*Task directions*.
From the entries below, copy exactly the lines from the one that contains "export BUFFER_PORTS_ARGS = -buffer_cell sky130_fd_sc_hd__buf_4" through the one that contains "set_input_delay 1.59 -clock", both included, and only those.

[Saved data entries]
══════
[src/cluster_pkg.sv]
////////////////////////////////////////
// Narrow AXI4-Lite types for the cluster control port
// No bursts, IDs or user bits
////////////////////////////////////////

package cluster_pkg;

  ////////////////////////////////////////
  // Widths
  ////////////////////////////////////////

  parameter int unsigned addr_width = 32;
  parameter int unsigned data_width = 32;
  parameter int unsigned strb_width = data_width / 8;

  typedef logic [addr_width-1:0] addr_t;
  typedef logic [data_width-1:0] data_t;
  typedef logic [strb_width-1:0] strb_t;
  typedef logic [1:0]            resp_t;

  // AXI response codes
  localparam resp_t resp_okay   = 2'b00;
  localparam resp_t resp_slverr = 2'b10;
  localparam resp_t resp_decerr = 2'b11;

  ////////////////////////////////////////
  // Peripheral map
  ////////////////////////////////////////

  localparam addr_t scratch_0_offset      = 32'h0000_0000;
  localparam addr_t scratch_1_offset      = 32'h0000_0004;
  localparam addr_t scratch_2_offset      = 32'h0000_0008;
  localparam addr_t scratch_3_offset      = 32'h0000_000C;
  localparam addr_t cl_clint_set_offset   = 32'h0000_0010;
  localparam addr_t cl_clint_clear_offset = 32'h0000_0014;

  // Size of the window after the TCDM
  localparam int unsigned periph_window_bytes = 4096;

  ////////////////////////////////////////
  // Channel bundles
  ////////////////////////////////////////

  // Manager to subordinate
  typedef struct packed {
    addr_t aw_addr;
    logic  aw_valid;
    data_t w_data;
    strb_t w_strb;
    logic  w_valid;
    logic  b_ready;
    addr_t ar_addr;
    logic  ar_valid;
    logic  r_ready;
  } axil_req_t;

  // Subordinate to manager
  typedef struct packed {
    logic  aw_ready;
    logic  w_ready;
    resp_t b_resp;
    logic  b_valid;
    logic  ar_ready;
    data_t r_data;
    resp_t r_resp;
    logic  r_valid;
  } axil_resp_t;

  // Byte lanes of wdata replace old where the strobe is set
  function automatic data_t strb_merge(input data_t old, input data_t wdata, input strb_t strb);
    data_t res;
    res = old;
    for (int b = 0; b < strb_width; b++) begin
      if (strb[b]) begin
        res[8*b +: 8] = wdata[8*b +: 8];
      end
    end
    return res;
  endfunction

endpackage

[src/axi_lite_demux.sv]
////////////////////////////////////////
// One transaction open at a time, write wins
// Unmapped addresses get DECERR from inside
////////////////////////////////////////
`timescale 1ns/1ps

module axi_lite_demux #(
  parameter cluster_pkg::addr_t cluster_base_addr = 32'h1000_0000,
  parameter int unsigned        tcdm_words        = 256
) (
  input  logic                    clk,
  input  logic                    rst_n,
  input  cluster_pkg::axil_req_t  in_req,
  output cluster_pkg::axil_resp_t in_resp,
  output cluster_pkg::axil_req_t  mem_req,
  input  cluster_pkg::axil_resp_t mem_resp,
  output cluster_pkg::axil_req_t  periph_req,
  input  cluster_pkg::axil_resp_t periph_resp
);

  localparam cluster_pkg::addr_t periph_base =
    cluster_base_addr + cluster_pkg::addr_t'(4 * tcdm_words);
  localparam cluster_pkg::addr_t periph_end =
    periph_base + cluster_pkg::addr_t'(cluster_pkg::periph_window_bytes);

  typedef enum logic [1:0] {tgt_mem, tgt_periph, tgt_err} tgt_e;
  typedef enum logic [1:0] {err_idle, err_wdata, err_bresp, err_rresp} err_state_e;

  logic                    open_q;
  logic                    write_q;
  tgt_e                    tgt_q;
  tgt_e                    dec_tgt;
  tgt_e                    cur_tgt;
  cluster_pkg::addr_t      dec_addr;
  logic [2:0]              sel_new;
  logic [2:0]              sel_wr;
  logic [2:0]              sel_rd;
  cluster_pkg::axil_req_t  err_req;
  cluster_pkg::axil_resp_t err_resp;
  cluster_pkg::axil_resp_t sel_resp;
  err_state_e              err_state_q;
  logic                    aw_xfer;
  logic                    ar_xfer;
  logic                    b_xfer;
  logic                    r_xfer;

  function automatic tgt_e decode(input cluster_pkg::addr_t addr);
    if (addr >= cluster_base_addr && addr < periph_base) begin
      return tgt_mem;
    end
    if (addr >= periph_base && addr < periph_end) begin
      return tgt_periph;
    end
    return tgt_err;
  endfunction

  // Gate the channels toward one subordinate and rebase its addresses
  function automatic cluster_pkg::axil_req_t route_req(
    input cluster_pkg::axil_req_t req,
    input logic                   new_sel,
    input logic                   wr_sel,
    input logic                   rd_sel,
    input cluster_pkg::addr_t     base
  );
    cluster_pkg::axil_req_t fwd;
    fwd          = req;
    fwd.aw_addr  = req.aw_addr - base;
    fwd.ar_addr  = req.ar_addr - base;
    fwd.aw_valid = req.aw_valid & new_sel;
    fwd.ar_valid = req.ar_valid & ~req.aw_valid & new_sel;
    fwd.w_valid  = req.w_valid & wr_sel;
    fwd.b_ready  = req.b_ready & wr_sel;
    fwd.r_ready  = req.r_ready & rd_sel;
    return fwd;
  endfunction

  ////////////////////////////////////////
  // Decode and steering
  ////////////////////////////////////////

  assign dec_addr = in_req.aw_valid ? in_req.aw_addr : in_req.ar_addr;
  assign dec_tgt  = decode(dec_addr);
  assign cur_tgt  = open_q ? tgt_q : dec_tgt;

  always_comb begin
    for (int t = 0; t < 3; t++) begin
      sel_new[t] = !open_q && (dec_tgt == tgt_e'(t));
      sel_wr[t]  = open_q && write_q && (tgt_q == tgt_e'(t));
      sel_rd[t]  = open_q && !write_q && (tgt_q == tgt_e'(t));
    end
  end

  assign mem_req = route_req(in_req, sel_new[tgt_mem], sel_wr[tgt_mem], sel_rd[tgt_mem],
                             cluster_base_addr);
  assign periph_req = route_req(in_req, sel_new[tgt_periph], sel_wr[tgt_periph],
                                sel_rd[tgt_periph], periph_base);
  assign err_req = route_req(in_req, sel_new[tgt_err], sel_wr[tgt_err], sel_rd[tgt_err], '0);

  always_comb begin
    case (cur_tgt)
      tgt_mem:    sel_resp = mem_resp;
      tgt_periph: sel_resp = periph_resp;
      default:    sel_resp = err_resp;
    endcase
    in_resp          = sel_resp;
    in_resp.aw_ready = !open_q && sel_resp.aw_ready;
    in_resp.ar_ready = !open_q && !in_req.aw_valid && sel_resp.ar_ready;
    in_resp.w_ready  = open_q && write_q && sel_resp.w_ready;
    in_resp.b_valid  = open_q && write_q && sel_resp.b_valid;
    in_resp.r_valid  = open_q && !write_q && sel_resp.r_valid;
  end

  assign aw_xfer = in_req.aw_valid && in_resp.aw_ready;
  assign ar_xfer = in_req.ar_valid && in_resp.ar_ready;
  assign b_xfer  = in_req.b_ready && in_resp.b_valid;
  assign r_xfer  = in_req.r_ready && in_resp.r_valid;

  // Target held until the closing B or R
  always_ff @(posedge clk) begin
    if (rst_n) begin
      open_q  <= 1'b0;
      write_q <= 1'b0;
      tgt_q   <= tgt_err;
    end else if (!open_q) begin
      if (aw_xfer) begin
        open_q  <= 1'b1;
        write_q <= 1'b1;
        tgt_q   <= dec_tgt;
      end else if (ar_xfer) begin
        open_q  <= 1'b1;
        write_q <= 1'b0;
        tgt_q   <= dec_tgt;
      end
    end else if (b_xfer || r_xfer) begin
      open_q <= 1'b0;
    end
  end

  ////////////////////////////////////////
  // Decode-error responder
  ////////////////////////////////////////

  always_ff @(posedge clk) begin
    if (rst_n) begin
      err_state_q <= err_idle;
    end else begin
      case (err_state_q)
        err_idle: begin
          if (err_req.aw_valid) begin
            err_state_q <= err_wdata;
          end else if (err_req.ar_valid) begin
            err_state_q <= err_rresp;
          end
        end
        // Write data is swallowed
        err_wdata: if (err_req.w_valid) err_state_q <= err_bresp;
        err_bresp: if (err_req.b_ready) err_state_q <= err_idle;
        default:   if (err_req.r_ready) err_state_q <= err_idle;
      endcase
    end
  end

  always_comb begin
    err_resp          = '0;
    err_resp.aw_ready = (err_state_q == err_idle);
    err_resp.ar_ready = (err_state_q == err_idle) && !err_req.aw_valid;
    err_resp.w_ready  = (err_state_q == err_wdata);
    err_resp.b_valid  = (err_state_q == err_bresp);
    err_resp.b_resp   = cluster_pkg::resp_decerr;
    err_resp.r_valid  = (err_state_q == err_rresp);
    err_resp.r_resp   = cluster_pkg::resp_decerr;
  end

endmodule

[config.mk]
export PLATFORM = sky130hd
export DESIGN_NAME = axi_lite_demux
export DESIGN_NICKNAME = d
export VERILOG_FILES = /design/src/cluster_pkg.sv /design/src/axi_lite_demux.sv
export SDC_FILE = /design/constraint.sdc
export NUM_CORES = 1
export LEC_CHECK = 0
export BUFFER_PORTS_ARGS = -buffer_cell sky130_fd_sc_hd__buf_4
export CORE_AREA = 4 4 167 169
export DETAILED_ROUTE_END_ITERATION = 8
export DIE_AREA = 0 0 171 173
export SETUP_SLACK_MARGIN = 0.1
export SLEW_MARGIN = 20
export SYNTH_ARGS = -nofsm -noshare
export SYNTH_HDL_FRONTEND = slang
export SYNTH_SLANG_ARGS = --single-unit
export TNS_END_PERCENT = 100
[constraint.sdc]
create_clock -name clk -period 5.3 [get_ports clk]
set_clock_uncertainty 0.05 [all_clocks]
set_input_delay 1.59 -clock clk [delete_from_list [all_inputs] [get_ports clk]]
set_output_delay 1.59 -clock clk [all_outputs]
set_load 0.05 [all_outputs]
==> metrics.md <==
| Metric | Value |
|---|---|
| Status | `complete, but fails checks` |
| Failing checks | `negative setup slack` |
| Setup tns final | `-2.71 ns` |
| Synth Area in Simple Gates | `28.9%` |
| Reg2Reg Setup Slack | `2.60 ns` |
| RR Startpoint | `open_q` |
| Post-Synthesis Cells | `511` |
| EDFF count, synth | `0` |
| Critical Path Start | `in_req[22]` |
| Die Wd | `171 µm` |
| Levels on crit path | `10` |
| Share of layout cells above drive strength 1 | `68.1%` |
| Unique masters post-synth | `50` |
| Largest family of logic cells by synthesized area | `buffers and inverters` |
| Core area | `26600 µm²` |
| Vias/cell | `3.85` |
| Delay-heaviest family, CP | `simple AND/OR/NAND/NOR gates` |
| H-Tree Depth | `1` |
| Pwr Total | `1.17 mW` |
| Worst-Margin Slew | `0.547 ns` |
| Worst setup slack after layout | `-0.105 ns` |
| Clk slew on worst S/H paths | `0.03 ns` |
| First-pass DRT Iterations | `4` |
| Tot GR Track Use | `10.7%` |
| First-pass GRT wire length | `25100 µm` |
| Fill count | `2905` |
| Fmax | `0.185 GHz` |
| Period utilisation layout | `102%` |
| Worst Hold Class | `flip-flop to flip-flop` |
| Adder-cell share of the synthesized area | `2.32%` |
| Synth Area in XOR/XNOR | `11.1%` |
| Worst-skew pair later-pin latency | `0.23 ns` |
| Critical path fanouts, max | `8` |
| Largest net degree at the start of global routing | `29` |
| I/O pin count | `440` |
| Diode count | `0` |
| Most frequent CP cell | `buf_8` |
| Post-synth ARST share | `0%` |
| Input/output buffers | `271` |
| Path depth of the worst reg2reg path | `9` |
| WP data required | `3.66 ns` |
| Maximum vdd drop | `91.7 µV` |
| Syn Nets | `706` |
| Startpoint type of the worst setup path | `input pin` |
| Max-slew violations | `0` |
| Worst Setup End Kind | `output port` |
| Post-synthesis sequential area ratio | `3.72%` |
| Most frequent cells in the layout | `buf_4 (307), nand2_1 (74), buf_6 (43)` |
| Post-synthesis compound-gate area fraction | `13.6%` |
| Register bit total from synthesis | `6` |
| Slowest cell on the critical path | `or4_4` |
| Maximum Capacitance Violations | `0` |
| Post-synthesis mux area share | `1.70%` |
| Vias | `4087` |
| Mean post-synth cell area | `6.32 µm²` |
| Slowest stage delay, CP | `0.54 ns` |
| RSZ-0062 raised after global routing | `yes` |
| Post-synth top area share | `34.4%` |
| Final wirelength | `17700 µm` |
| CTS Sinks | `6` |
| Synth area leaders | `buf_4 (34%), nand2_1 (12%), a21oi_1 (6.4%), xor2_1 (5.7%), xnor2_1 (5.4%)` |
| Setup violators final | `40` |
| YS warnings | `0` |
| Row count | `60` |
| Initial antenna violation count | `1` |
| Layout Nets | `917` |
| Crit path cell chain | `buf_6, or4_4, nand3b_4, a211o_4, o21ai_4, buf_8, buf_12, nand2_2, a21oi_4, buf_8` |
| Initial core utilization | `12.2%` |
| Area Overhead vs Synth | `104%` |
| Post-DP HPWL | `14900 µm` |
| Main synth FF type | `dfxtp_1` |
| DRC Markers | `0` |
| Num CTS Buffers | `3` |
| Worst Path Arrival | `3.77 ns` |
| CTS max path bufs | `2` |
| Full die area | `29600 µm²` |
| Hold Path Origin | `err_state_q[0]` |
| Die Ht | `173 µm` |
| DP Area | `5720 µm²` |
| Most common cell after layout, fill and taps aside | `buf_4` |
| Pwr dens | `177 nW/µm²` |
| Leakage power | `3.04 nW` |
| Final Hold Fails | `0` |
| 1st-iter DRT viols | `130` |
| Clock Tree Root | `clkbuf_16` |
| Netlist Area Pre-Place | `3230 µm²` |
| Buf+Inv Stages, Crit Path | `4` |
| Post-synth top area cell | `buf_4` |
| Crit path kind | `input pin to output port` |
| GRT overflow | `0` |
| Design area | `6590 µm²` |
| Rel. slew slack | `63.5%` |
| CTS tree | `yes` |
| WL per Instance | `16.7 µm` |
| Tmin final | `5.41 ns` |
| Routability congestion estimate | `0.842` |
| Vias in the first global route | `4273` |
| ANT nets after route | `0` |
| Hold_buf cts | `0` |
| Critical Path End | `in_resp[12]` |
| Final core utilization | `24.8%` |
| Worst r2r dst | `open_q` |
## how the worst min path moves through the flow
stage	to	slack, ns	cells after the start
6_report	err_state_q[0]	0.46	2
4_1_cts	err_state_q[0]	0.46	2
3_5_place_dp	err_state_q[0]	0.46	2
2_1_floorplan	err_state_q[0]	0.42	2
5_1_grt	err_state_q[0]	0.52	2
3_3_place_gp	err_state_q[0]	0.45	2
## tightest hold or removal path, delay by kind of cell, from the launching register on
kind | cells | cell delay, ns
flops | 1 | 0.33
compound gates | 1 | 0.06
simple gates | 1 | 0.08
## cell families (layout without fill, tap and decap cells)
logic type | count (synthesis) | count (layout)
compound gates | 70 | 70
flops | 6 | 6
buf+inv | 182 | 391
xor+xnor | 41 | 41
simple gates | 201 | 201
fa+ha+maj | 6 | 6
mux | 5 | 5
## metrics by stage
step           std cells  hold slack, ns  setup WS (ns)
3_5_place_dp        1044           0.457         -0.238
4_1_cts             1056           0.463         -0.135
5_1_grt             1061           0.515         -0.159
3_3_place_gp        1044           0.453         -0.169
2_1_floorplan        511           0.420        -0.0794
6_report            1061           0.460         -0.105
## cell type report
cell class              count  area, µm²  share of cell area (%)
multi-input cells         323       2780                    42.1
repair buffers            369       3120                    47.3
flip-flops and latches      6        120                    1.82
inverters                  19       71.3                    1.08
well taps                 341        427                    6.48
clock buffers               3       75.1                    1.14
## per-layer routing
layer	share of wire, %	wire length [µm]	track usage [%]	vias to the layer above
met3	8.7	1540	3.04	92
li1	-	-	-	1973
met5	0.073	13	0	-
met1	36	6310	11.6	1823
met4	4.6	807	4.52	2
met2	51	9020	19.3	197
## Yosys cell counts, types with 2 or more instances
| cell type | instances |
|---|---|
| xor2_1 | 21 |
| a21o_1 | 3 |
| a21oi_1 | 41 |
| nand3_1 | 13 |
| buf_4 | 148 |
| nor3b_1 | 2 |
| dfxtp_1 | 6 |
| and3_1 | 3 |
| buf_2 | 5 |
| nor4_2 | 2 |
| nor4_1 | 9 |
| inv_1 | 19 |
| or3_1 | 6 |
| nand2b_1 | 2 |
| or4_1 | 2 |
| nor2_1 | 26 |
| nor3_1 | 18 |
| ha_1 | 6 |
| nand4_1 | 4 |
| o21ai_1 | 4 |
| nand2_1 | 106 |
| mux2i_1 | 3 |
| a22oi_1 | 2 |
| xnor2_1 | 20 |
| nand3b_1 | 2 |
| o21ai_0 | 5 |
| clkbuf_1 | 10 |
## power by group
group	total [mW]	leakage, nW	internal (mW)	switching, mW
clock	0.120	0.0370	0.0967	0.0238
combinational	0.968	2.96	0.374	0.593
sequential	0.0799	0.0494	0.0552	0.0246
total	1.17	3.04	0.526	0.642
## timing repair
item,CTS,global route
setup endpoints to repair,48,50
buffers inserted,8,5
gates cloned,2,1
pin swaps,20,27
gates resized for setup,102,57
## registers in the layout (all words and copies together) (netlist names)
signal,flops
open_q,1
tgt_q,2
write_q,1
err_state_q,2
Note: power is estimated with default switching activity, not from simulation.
══════
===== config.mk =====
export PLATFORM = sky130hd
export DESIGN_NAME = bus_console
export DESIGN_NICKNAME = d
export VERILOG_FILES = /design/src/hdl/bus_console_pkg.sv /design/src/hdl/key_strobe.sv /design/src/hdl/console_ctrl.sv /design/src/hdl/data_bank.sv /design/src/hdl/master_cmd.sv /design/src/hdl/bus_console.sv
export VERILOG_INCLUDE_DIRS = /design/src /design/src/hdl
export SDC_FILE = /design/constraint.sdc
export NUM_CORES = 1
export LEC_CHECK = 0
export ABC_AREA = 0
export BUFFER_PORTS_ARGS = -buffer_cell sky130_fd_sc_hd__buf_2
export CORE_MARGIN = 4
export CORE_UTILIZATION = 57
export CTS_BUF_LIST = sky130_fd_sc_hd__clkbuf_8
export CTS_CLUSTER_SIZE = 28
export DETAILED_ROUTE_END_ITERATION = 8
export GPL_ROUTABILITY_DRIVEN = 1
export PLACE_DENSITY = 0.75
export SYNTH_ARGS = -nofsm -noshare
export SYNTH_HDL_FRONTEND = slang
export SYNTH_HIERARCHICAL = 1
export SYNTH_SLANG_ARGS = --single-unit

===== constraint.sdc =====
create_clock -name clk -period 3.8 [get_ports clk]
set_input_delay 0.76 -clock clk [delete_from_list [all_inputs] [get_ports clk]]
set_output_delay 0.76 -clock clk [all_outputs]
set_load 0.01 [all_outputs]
══════
*Exercise output*.
export BUFFER_PORTS_ARGS = -buffer_cell sky130_fd_sc_hd__buf_4
export CORE_AREA = 4 4 167 169
export DETAILED_ROUTE_END_ITERATION = 8
export DIE_AREA = 0 0 171 173
export SETUP_SLACK_MARGIN = 0.1
export SLEW_MARGIN = 20
export SYNTH_ARGS = -nofsm -noshare
export SYNTH_HDL_FRONTEND = slang
export SYNTH_SLANG_ARGS = --single-unit
export TNS_END_PERCENT = 100
[constraint.sdc]
create_clock -name clk -period 5.3 [get_ports clk]
set_clock_uncertainty 0.05 [all_clocks]
set_input_delay 1.59 -clock clk [delete_from_list [all_inputs] [get_ports clk]]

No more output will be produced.